Hard knuckle protection, ArmorPlus foam, and SuperFabric® reinforcement panels — SuperFabric is worth knowing about because it's an exceptionally abrasion-resistant material for its weight. Perforated leather, Hi-Flow 3D mesh, dame-fit. CE Level 1. Available in black/pink. Genuinely designed for women's hands.


A note: XS and S are currently sold out. If that's your size, check back or consider the X-Breeze as an alternative.


 


 


Caliber by Shima — from €85.95


This one is different. Vintage styling in brown goat leather with decorative stitching - it looks like something you'd wear off the bike too, and that's entirely the point for some riders. But the protection is serious: Poron®XRD™ absorbers at both the knuckles and the wrist. Poron XRD is a rate-dependent foam - soft under normal movement, stiffens sharply on impact. It performs better than standard foam in higher-energy impacts.

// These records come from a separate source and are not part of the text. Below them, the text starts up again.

This is an optimization exercise on Yosys and OpenROAD, whose aim is small area, not a production implementation. Function was checked by simulation only, so behaviour that the tests miss may differ from the original. Power is estimated from default activity; no workload was simulated.

==> flow/design.v <==
module featuremap_streamer #(
  parameter int DATA_WIDTH = 24,
  parameter int IMG_W      = 12,
  parameter int IMG_H      = 12
) (
  input  logic                  clk,
  input  logic                  rst,
  input  logic                  wr_en,
  input  logic [DATA_WIDTH-1:0] wr_data,
  input  logic                  clr,
  input  logic                  start,
  output logic [DATA_WIDTH-1:0] data_out,
  output logic                  valid_out,
  output logic                  done,
  output logic                  busy,
  output logic                  frame_ready,
  output logic                  err
);
  localparam int N = IMG_W * IMG_H;
  localparam int PW = IMG_W + 4;
  localparam int PH = IMG_H + 4;
  localparam int BEATS = PW * PH;
  localparam int CNTW  = $clog2(BEATS) > $clog2(N) ? $clog2(BEATS) : $clog2(N);
  localparam int CW    = $clog2(PW);
  logic [CNTW-1:0]         cnt_q;
  logic                    busy_q;
  logic                    valid_q;
  logic                    frame_ready_q;
  logic                    err_q;
  logic [N*DATA_WIDTH-1:0] sr_q;
  logic                    idle;
  logic                    we;
  logic                    last;
  logic                    lead_end;
  logic                    go;
  logic                    interior;
  logic                    shift;
  logic [DATA_WIDTH-1:0]   tail;
  logic [DATA_WIDTH-1:0]   head;
  assign idle     = !busy_q;
  assign we       = idle && !clr && wr_en && !frame_ready_q;
  assign last     = (cnt_q == CNTW'(BEATS - 1));
  assign lead_end = (cnt_q == {CNTW{1'b1}});
  assign go       = idle && start && frame_ready_q && !clr;
  logic [CNTW-CW-1:0] row;
  logic [CW-1:0]      col;
  assign row      = cnt_q[CNTW-1:CW];
  assign col      = cnt_q[CW-1:0];
  assign interior = (row >= (CNTW-CW)'(2)) && (row < (CNTW-CW)'(IMG_H + 2)) &&
                    (col >= CW'(2)) && (col < CW'(IMG_W + 2));
  assign tail  = sr_q[N*DATA_WIDTH-1 -: DATA_WIDTH];
  assign head  = busy_q ? tail : wr_data;
  assign shift = we || (valid_q && interior);
  always_ff @(posedge clk) begin
    if (shift) sr_q <= {sr_q[(N-1)*DATA_WIDTH-1:0], head};
  end
  always_ff @(posedge clk or posedge rst) begin
    if (rst) begin
      cnt_q         <= '0;
      busy_q        <= 1'b0;
      valid_q       <= 1'b0;
      frame_ready_q <= 1'b0;
      err_q         <= 1'b0;
    end else begin
      if (busy_q) begin
        if (wr_en) err_q <= 1'b1;
        cnt_q <= cnt_q + CNTW'(1);
        if (valid_q) begin
          if (last) begin
            valid_q <= 1'b0;
            busy_q  <= 1'b0;
          end
        end else if (lead_end) begin
          valid_q <= 1'b1;
        end
      end else if (clr) begin
        cnt_q         <= '0;
        frame_ready_q <= 1'b0;
        err_q         <= 1'b0;
      end else begin
        if (wr_en) begin
          if (frame_ready_q) begin
            err_q <= 1'b1;
          end else begin
            cnt_q <= cnt_q + CNTW'(1);
            if (cnt_q == CNTW'(N - 1)) frame_ready_q <= 1'b1;
          end
        end
        if (go) begin
          busy_q <= 1'b1;
          cnt_q  <= {{(CNTW-1){1'b1}}, 1'b0};
        end
      end
    end
  end
  assign data_out    = (valid_q && interior) ? tail : '0;
  assign valid_out   = valid_q;
  assign done        = valid_q && last;
  assign busy        = busy_q;
  assign frame_ready = frame_ready_q;
  assign err         = err_q;
endmodule
Settings: LEC_CHECK=0, CAP_MARGIN=20, CORE_MARGIN=2, CORE_UTILIZATION=45, PLACE_DENSITY=0.6, SLEW_MARGIN=20; clock period 5.0 ns.
standard.sh (not shown) runs the stock make flow with config.mk's settings and CLKGATE_MAP_FILE= SYNTH_SCRIPT=/design/flow/synth_recipe.tcl, a recipe that flattens the netlist after the stock synthesis.
==> flow/flow/run.sh <==
#!/bin/bash
# Standard layout, with the clock tree built without dummy loads from clkbuf_8 leaf clusters,
# and the port buffers made with the smallest buffer cell.
set -euo pipefail
bash standard.sh \
  'CTS_ARGS=-sink_clustering_enable -repair_clock_nets -dont_use_dummy_load -buf_list sky130_fd_sc_hd__clkbuf_8 -sink_clustering_size 20 -sink_clustering_max_diameter 80' \
  'BUFFER_PORTS_ARGS=-buffer_cell sky130_fd_sc_hd__buf_1' \
  finish > standard.log 2>&1
Rerun with:
==> flow/run.sh (new file) <==
#!/bin/bash
# synth_recipe.tcl (not shown) runs the flow's synth.tcl, then flattens the netlist and writes it again
# the make line also repeats each setting of config.mk as NAME=value (left out here)
make -C /OpenROAD-flow-scripts/flow DESIGN_CONFIG=/design/flow/config.mk WORK_HOME=/design/flow/orfs CLKGATE_MAP_FILE= SYNTH_SCRIPT=/design/flow/synth_recipe.tcl finish
removed: flow/flow/run.sh
removed: flow/standard.sh
Effect: Final cell count came out higher by about 6%; final area came out higher by 7.3%; worst hold slack gets better by 0.035 ns; utilization came out higher by 3.6 points; fmax came out lower by 10%; first-iteration DRC count came out higher by 3.6%; die area does not change; via count came out higher by about 4.6%; clock skew came out lower by 0.059 ns; power came out higher by about 23%.
Rerun with:
--- a/flow/config.mk
+++ b/flow/config.mk
@@ -9,4 +9,7 @@
 export CORE_MARGIN = 2
 export CORE_UTILIZATION = 45
+export CTS_BUF_LIST = sky130_fd_sc_hd__clkbuf_8
+export CTS_CLUSTER_DIAMETER = 60
+export CTS_CLUSTER_SIZE = 18
 export PLACE_DENSITY = 0.6
 export SLEW_MARGIN = 20
Effect: The new run passed the timing, DRC and antenna checks; final cell count shrinks by 4.6%; clock-buffer cell count went down by 201; non-clock buffer count is unchanged; worst hold slack is worse by 0.036 ns; sequential power hardly moves; design area shrinks by 6.0%; wire length went down by 3.2%; worst setup slack is worse by 0.053 ns; sequential share of layout area rises by 5.5 points.
Rerun with:
==> flow/flow/run.sh (new file) <==
#!/bin/bash
# Standard layout, with the clock tree built without dummy loads from clkbuf_8 leaf clusters,
# and the port buffers made with the smallest buffer cell.
set -euo pipefail
bash standard.sh \
  'CTS_ARGS=-sink_clustering_enable -repair_clock_nets -dont_use_dummy_load -buf_list sky130_fd_sc_hd__clkbuf_8 -sink_clustering_size 22 -sink_clustering_max_diameter 60' \
  'BUFFER_PORTS_ARGS=-buffer_cell sky130_fd_sc_hd__buf_1' \
  finish > standard.log 2>&1
==> flow/standard.sh (new file) <==
#!/bin/bash
# synth_recipe.tcl (not shown) runs the flow's synth.tcl, then flattens the netlist and writes it again
# the make line also repeats each setting of config.mk as NAME=value (left out here)
make -C /OpenROAD-flow-scripts/flow DESIGN_CONFIG=/design/flow/config.mk WORK_HOME=/design/flow/orfs CLKGATE_MAP_FILE= SYNTH_SCRIPT=/design/flow/synth_recipe.tcl "${@:-finish}"
--- a/flow/config.mk
+++ b/flow/config.mk
@@ -9,7 +9,4 @@
 export CORE_MARGIN = 2
 export CORE_UTILIZATION = 45
-export CTS_BUF_LIST = sky130_fd_sc_hd__clkbuf_8
-export CTS_CLUSTER_DIAMETER = 60
-export CTS_CLUSTER_SIZE = 18
 export PLACE_DENSITY = 0.6
 export SLEW_MARGIN = 20
removed: flow/run.sh
=> The new run completed without violations; routed wire length grows by 0.59%; clock skew grows by 0.063 ns; sequential share of layout area grows by 0.79 points; cell area shrinks by about 0.9%; maximum frequency grows by 13%; cell count shrinks by 0.95%; core utilization shrinks by 0.42 points; count of clock-buffer cells in the layout shrinks by 29; hold slack loses 0.024 ns.
Rerun with:
==> flow/flow/run.sh (replaced) <==
#!/bin/bash
# Standard layout, with the clock tree built without dummy loads from clkbuf_8 leaf clusters,
# and the port buffers made with the smallest buffer cell.
set -euo pipefail
bash standard.sh \
  'CTS_ARGS=-sink_clustering_enable -repair_clock_nets -dont_use_dummy_load -buf_list sky130_fd_sc_hd__clkbuf_8 -sink_clustering_size 18 -sink_clustering_max_diameter 60' \
  'BUFFER_PORTS_ARGS=-buffer_cell sky130_fd_sc_hd__buf_1' \
  finish > standard.log 2>&1
What happened:
- The new run ran to the end with no violations
- cell count rises by 0.30%
- setup slack improves by 0.0099 ns
- utilization rises by 0.14 points
- fmax barely changes
- via count barely changes
- routed wire length stays flat
- area after synthesis stays the same
- critical path depth is unchanged

==> what the ideal ports hide <==
Ports are ideal in the flow. The routed layouts listed here were re-timed in OpenROAD.
Step 1 sets driving cells, clkbuf_16 on the clock port and buf_2 on the other inputs (assumed; they add their load-dependent delay and slew).
Step 2, shift: input delay + t, output delay - t, t = (earliest + latest rising clock arrival at the registers) / 2. This alone moves slack from input paths to output paths.
Three values: no drivers, after step 1, after step 2; two values: the first two.
run	t, ns	slack for setup (ns)	worst data-port slew with drivers (ns)
the first run	0.968	1.408 / 1.325 / 1.708	0.05
the second run	0.976	1.005 / 0.920 / 1.422	0.05
the third run	1.030	0.952 / 0.870 / 1.443	0.05
the fourth run	0.992	1.406 / 1.331 / 1.707	0.05
the fifth run	0.990	1.416 / 1.339 / 1.694	0.05
After both steps setup and hold are still met in every run listed.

Perforated leather, curved finger construction, GRIP+™ 3D thumb design. Anatomically fitted for women's hands - longer fingers, slimmer profile. CE KP 1 certified. 

 

If aesthetics matter to your kit - and there's nothing wrong with that - this is the one.


 


 


Yoko by MotoGirl 


100% perforated goat leather, which puts it in a different category for breathability — no mesh, just leather that actually moves air. D3O Level 2 at the knuckles and palm. D3O is a soft, flexible material that hardens on impact, and Level 2 is the higher performance standard. CE Level 1 certified. Touchscreen compatible. Short cuff, velcro closure.


Available in black and brown. Size range runs XS to 2XL - the widest range of any glove we carry, which matters if standard sizes have never quite worked for you.


No waterproofing, no insulation. These are summer gloves, built for summer. In that context, they do their job well.


 


 

On sizing

Leather gloves across all these models can run slightly smaller than you might expect. Buy based on measurements, not assumed size. Every product page has a size chart - - use it. If you're between sizes, size up. 


If you want to see the full gloves collection: moto-lounge.com/collections/motorcycle-gloves


 


 


One last thing a lot of riders don't know - if you're doing a long hot-weather ride, bringing two pairs of summer gloves and swapping halfway through is a genuinely useful trick. Gloves absorb a lot of sweat over a full day of riding. A dry pair halfway through makes a real difference to grip and comfort. It sounds obvious in retrospect.


Keep the gloves on. Find ones you actually want to wear.